# ASSIGNMENT
Look through the lines below and copy each one that includes "bitwise".

# DATA EXTRACT
——

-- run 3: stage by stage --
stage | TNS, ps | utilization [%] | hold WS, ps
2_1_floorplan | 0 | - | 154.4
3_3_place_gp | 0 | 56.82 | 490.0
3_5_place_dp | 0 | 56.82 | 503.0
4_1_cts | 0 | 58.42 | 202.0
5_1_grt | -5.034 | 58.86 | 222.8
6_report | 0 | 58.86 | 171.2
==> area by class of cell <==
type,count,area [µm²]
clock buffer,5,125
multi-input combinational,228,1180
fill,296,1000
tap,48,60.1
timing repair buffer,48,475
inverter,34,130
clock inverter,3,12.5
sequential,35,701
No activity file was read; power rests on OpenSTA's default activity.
$ cat config.mk
export PLATFORM = sky130hd
export DESIGN_NAME = pipe_hazard_ctrl
export DESIGN_NICKNAME = d
export VERILOG_FILES = /design/src/rtl/pipe_hazard_ctrl.sv
export SDC_FILE = /design/constraint.sdc
export NUM_CORES = 1
export LEC_CHECK = 0
export CAP_MARGIN = 20
export CORE_MARGIN = 4
export CORE_UTILIZATION = 40
export CTS_CLUSTER_DIAMETER = 60
export DETAILED_ROUTE_END_ITERATION = 7
export GPL_TIMING_DRIVEN = 0
export HOLD_SLACK_MARGIN = 0.1
export PLACE_DENSITY = 0.85
export SKIP_LAST_GASP = 1
export SYNTH_ARGS = -nofsm -noshare
export SYNTH_HDL_FRONTEND = slang
export SYNTH_SLANG_ARGS = --single-unit
$ cat constraint.sdc
create_clock -name clk -period 2.2 [get_ports clk]
set_input_delay 0.66 -clock clk [delete_from_list [all_inputs] [get_ports clk]]
set_output_delay 0.66 -clock clk [all_outputs]
set_load 0.03 [all_outputs]
$ cat src/rtl/pipe_hazard_ctrl.sv
// Front-end hazard/sequencing controller: decides IF/ID advance/hold/squash,
// PC write gating, ID/EX bubbles, branch flush and call squash, and halt latching.
//
// state   | meaning
// RUN     | normal issue, hazards checked in priority order
// FLUSH   | squashing wrong-path fetches after a taken branch
// CALL_SQ | cycle after a call pulse; call and halt detection masked
// HALT    | core halted until reset
module pipe_hazard_ctrl #(
    parameter int unsigned FLUSH_CYCLES = 2,
    parameter logic [3:0]  CALL_OP      = 4'hD,
    parameter logic [15:0] HLT_INSTR    = 16'hFFFF
) (
    input  logic        clk,
    input  logic        rst_n,
    input  logic [15:0] ifid_instr,
    input  logic        idex_mem_read,
    input  logic [3:0]  idex_rd,
    input  logic        branch_taken,
    input  logic        mem_busy,
    output logic        data_hazard,
    output logic        PC_hazard,
    output logic        call,
    output logic        pc_write_en,
    output logic        idex_flush,
    output logic        halted,
    output logic [15:0] stall_cycles
);

    typedef enum logic [1:0] {RUN, FLUSH, CALL_SQ, HALT} state_t;

    localparam logic [2:0] FLUSH_RELOAD = 3'(FLUSH_CYCLES - 1);
    localparam bit         MULTI_FLUSH  = (FLUSH_CYCLES > 1);

    state_t      state_q, state_d;
    logic [2:0]  cnt_q, cnt_d;
    logic [15:0] stall_q, stall_d;

    logic load_use, is_halt, is_call;
    logic dh, pch, call_c, pcwe, flush;

    always_comb begin
        load_use = idex_mem_read && (idex_rd != 4'd0) &&
                   ((idex_rd == ifid_instr[7:4]) || (idex_rd == ifid_instr[3:0]));
        is_halt  = (ifid_instr == HLT_INSTR);
        is_call  = (ifid_instr[15:12] == CALL_OP);

        state_d = state_q;
        cnt_d   = cnt_q;
        dh      = 1'b0;
        pch     = 1'b0;
        call_c  = 1'b0;
        pcwe    = 1'b1;
        flush   = 1'b0;

        case (state_q)
            RUN, CALL_SQ: begin
                // mem_busy keeps CALL_SQ so a frozen call is not pulsed again
                if (mem_busy) begin
                    dh   = 1'b1;
                    pcwe = 1'b0;
                end else begin
                    state_d = RUN;
                    if (branch_taken) begin
                        pch   = 1'b1;
                        flush = 1'b1;
                        if (MULTI_FLUSH) begin
                            state_d = FLUSH;
                            cnt_d   = FLUSH_RELOAD;
                        end
                    end else if (load_use) begin
                        dh    = 1'b1;
                        pcwe  = 1'b0;
                        flush = 1'b1;
                    end else if (state_q == RUN && is_halt) begin
                        dh      = 1'b1;
                        pcwe    = 1'b0;
                        flush   = 1'b1;
                        state_d = HALT;
                    end else if (state_q == RUN && is_call) begin
                        call_c  = 1'b1;
                        state_d = CALL_SQ;
                    end
                end
            end
            FLUSH: begin
                if (mem_busy) begin
                    dh   = 1'b1;
                    pcwe = 1'b0;
                end else begin
                    pch   = 1'b1;
                    flush = 1'b1;
                    if (branch_taken && MULTI_FLUSH) begin
                        cnt_d = FLUSH_RELOAD;
                    end else if (branch_taken || cnt_q <= 3'd1) begin
                        state_d = RUN;
                        cnt_d   = 3'd0;
                    end else begin
                        cnt_d = cnt_q - 3'd1;
                    end
                end
            end
            HALT: begin
                dh    = 1'b1;
                pcwe  = 1'b0;
                flush = 1'b1;
            end
            default: begin
                state_d = RUN;
                cnt_d   = 3'd0;
            end
        endcase

        stall_d = stall_q;
        if ((dh || pch) && stall_q != 16'hFFFF) begin
            stall_d = stall_q + 16'd1;
        end
    end

    always_ff @(posedge clk or negedge rst_n) begin
        if (!rst_n) begin
            state_q <= RUN;
            cnt_q   <= 3'd0;
            stall_q <= 16'd0;
        end else begin
            state_q <= state_d;
            cnt_q   <= cnt_d;
            stall_q <= stall_d;
        end
    end

    // Outputs are forced low for the whole reset assertion, not just after it.
    assign data_hazard  = rst_n & dh;
    assign PC_hazard    = rst_n & pch;
    assign call         = rst_n & call_c;
    assign pc_write_en  = rst_n & pcwe;
    assign idex_flush   = rst_n & flush;
    assign halted       = rst_n & (state_q == HALT);
    assign stall_cycles = stall_q;

endmodule

# Word level (Yosys, flattened, before mapping)
# Index checks and enable logic that the tools add are counted.
[classes] n_addsub=2 magnitude_cmp=1 eq_ne=13 muxes=39 bitwise=6 reduce_logical=14
[op_table] op="$mux 1" count=20
[op_table] op="$add 16x1->16 const B" count=1
[op_table] op="$eq 16x16->1 const B" count=1
[op_table] op="$mux 2" count=8
[op_table] op="$ne 16x16->1 const B" count=1
[op_table] op="$mux 3" count=5
[op_table] op="$ne 2x2->1 const B" count=5
[op_table] op="$pmux 1 s3" count=3
[op_table] op="$eq 4x4->1" count=2
[op_table] op="$and 1x1->1" count=6
[op_table] op="$pmux 3 s2" count=1
[op_table] op="$logic_and 1x1->1" count=5
[op_table] op="$reduce_and 5->1" count=1
[op_table] op="$eq 2x2->1 const B" count=2
[op_table] op="$eq 4x4->1 const B" count=1
[op_table] op="$pmux 2 s2" count=1
[op_table] op="$reduce_and 4->1" count=1
[op_table] op="$reduce_bool 4->1" count=1
[op_table] op="$le 3x1->1 const B" count=1
[op_table] op="$logic_or 1x1->1" count=3
[op_table] op="$sub 3x1->3 const B" count=1
[op_table] op="$eq 2x1->1 const B" count=1
[op_table] op="$logic_not 2->1" count=1
[op_table] op="$pmux 1 s2" count=1
[op_table] op="2 further kinds" count=2
[totals] regBits=21 in_bits=25 output_inout_bits=22 elab_cells=78

# Depth between registers and ports, before layout
[logic_depth] depth_word=9 mapped_depth=8 mapped_depth_nobuf=6

# Worst setup path before layout
# No wires, ideal clock.
[synth_path] path_kind="input-to-output" from="input idex_rd[0]" to="output call" arrival_ps=2333 required_ps=1540 setup_slack_ps=-793 path_stages=5 path_buffers=0 path_cell_list="o41ai_2 a21oi_1 nor2_1 nand2_1 nor4b_1"
[synth_via] elab_chain_len=8 elab_cells_between_ends=11 cone_classes="eq/ne: 2; mux: 4; bitwise: 1; reduce/logical: 4"
[synth_lines] element="start: declaration" line_no="18" source="input logic [3:0] idex_rd,"
[synth_lines] element="$eq 4x4->1 or $reduce_bool 4->1 (tied branches)" line_no="44, 43"
[synth_lines] element="$logic_or 1x1->1 or $logic_and 1x1->1 (tied branches)" line_no="44, 43"
[synth_lines] element="$logic_and 1x1->1 (*)" line_no="43" source="load_use = idex_mem_read && (idex_rd != 4'd0) &&"
[synth_lines] element="$mux 1 (*)" line_no="71" source="end else if (load_use) begin"
[synth_lines] element="$mux 1 (*)" line_no="64" source="if (branch_taken) begin"
[synth_lines] element="$mux 1 (*)" line_no="59" source="if (mem_busy) begin"
[synth_lines] element="$mux 1 (*)" line_no="56" source="case (state_q)"
[synth_lines] element="$and 1x1->1 (*)" line_no="135" source="assign call = rst_n & call_c;"
[synth_lines] element="end: declaration" line_no="23" source="output logic call,"
# Mark *: on every way between the ends. The rest lies on a longest branch, timed or not.

# Worst setup path after layout
[layout_path] from="input ifid_instr[8]" to="output call"
[layout_via] elab_chain_len=8
[layout_lines] element="start: declaration" line_no="16" source="input logic [15:0] ifid_instr,"
[layout_lines] element="$eq 16x16->1" line_no="45" source="is_halt = (ifid_instr == HLT_INSTR);"
[layout_lines] element="$logic_and 1x1->1" line_no="75" source="end else if (state_q == RUN && is_halt) begin"
[layout_lines] element="$mux 1" line_no="75"
[layout_lines] element="$mux 1" line_no="71"
[layout_lines] element="$mux 1" line_no="64"
[layout_lines] element="$mux 1" line_no="59"
[layout_lines] element="$mux 1" line_no="56"
[layout_lines] element="$and 1x1->1" line_no="135"
# Every way passes these cells.
### src/rtl/highscore_table_ctrl.sv
// Five-entry sorted high-score table with a sequential compare/shift/write insertion engine.
// Latency: done high 7 edges after start for a placed score, 5 edges for an unplaced one.
// Backpressure: busy stays high until done; start while busy is dropped, clear aborts any state.
module highscore_table_ctrl #(
    parameter int SCORE_W = 8
) (
    input  logic               clk,
    input  logic               resetn,
    input  logic               start,
    input  logic [SCORE_W-1:0] score,
    input  logic               clear,
    output logic               busy,
    output logic               done,
    output logic [2:0]         rank,
    output logic [SCORE_W-1:0] hi1,
    output logic [SCORE_W-1:0] hi2,
    output logic [SCORE_W-1:0] hi3,
    output logic [SCORE_W-1:0] hi4,
    output logic [SCORE_W-1:0] hi5
);

    typedef enum logic [2:0] {
        S_IDLE,
        S_COMPARE,
        S_SHIFT,
        S_WRITE,
        S_DONE
    } state_t;

    // Per-insertion working context.
    typedef struct packed {
        logic [SCORE_W-1:0] cand;
        logic [2:0]         idx;
        logic [2:0]         ptr;
        logic [2:0]         r;
        logic               r_none;
    } ctx_t;

    state_t             state, state_nxt;
    ctx_t               ctx, ctx_nxt;
    logic [2:0]         rank_q, rank_nxt;
    logic [SCORE_W-1:0] hs     [5];
    logic [SCORE_W-1:0] hs_nxt [5];

    always_ff @(posedge clk or negedge resetn) begin
        if (!resetn) begin
            state <= S_IDLE;
        end else begin
            state <= state_nxt;
        end
    end

    always_ff @(posedge clk or negedge resetn) begin
        if (!resetn) begin
            ctx    <= '0;
            rank_q <= 3'd0;
            for (int i = 0; i < 5; i++) begin
                hs[i] <= '0;
            end
        end else begin
            ctx    <= ctx_nxt;
            rank_q <= rank_nxt;
            for (int i = 0; i < 5; i++) begin
                hs[i] <= hs_nxt[i];
            end
        end
    end

    always_comb begin
        state_nxt = state;
        ctx_nxt   = ctx;
        rank_nxt  = rank_q;
        for (int i = 0; i < 5; i++) begin
            hs_nxt[i] = hs[i];
        end

        case (state)
            S_IDLE: begin
                if (start) begin
                    ctx_nxt.cand = score;
                    ctx_nxt.idx  = 3'd0;
                    state_nxt    = S_COMPARE;
                end
            end
            S_COMPARE: begin
                // Strict compare: a tie falls through, so the newcomer lands below the incumbent.
                if (ctx.cand > hs[ctx.idx]) begin
                    ctx_nxt.r      = ctx.idx;
                    ctx_nxt.r_none = 1'b0;
                    ctx_nxt.ptr    = 3'd4;
                    state_nxt      = S_SHIFT;
                end else if (ctx.idx == 3'd4) begin
                    ctx_nxt.r_none = 1'b1;
                    rank_nxt       = 3'd0;
                    state_nxt      = S_DONE;
                end else begin
                    ctx_nxt.idx = ctx.idx + 3'd1;
                end
            end
            S_SHIFT: begin
                // Walks from the bottom up so hs[4] is overwritten first and simply drops out.
                if (ctx.ptr == ctx.r) begin
                    state_nxt = S_WRITE;
                end else begin
                    hs_nxt[ctx.ptr] = hs[ctx.ptr - 3'd1];
                    ctx_nxt.ptr     = ctx.ptr - 3'd1;
                end
            end
            S_WRITE: begin
                hs_nxt[ctx.r] = ctx.cand;
                rank_nxt      = ctx.r + 3'd1;
                state_nxt     = S_DONE;
            end
            S_DONE: begin
                state_nxt = S_IDLE;
            end
            default: begin
                state_nxt = S_IDLE;
            end
        endcase

        if (clear) begin
            state_nxt = S_IDLE;
            rank_nxt  = 3'd0;
            for (int i = 0; i < 5; i++) begin
                hs_nxt[i] = '0;
            end
        end
    end

    assign busy = (state != S_IDLE);
    assign done = (state == S_DONE);
    assign rank = rank_q;
    assign hi1  = hs[0];
    assign hi2  = hs[1];
    assign hi3  = hs[2];
    assign hi4  = hs[3];
    assign hi5  = hs[4];

endmodule
$ cat config.mk
export PLATFORM = sky130hd
export DESIGN_NAME = wm_phase_timer_flat
export DESIGN_NICKNAME = d
export VERILOG_FILES = /design/src/rtl/wm_phase_timer_if.sv /design/src/rtl/wm_phase_timer.sv /design/src/flat_wrapper.sv
export SDC_FILE = /design/constraint.sdc
export NUM_CORES = 1
export LEC_CHECK = 0
export ABC_AREA = 0
export BUFFER_PORTS_ARGS = -buffer_cell sky130_fd_sc_hd__buf_2
export CELL_PAD_IN_SITES_DETAIL_PLACEMENT = 1
export CELL_PAD_IN_SITES_GLOBAL_PLACEMENT = 2
export CORE_ASPECT_RATIO = 1.75
export CORE_MARGIN = 3
export CORE_UTILIZATION = 40
export DETAILED_ROUTE_END_ITERATION = 8
export PLACE_DENSITY = 0.85
export SYNTH_ARGS = -nofsm -noshare
export SYNTH_HDL_FRONTEND = slang
export SYNTH_SLANG_ARGS = --single-unit
$ cat constraint.sdc
create_clock -name clk -period 3.9 [get_ports clk]
set_input_delay 0.195 -clock clk [delete_from_list [all_inputs] [get_ports clk]]
set_output_delay 0.195 -clock clk [all_outputs]
set_load 0.02 [all_outputs]
$ cat src/rtl/wm_phase_timer_if.sv
// Signal bundle between the washing-machine controller and its phase timer.
// The master (the controller) drives the phase code, the door switch and the raw
// level sensor. The slave (the timer) returns the phase-complete pulse, the
// debounced water level, the fill timeout flag, busy and the remaining tick count.
//   state           master->slave  3      controller phase code
//   door_closed     master->slave  1      door switch, synchronous to clk
//   water_level_raw master->slave  1      raw level sensor, asynchronous
//   cycle_complete  slave->master  1      1-cycle pulse, timed phase finished
//   water_level     slave->master  1      debounced level
//   fill_timeout    slave->master  1      fill took too long
//   busy            slave->master  1      timer counting
//   remaining       slave->master  CNT_W  ticks left in the timed phase
interface wm_phase_timer_if #(
    parameter int unsigned CNT_W = 16
);
    logic [2:0]       state;
    logic             door_closed;
    logic             water_level_raw;
    logic             cycle_complete;
    logic             water_level;
    logic             fill_timeout;
    logic             busy;
    logic [CNT_W-1:0] remaining;

    modport master (
        output state,
        output door_closed,
        output water_level_raw,
        input  cycle_complete,
        input  water_level,
        input  fill_timeout,
        input  busy,
        input  remaining
    );

    modport slave (
        input  state,
        input  door_closed,
        input  water_level_raw,
        output cycle_complete,
        output water_level,
        output fill_timeout,
        output busy,
        output remaining
    );
endinterface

——

# SOLUTION TO THIS TASK
[classes] n_addsub=2 magnitude_cmp=1 eq_ne=13 muxes=39 bitwise=6 reduce_logical=14
[synth_via] elab_chain_len=8 elab_cells_between_ends=11 cone_classes="eq/ne: 2; mux: 4; bitwise: 1; reduce/logical: 4"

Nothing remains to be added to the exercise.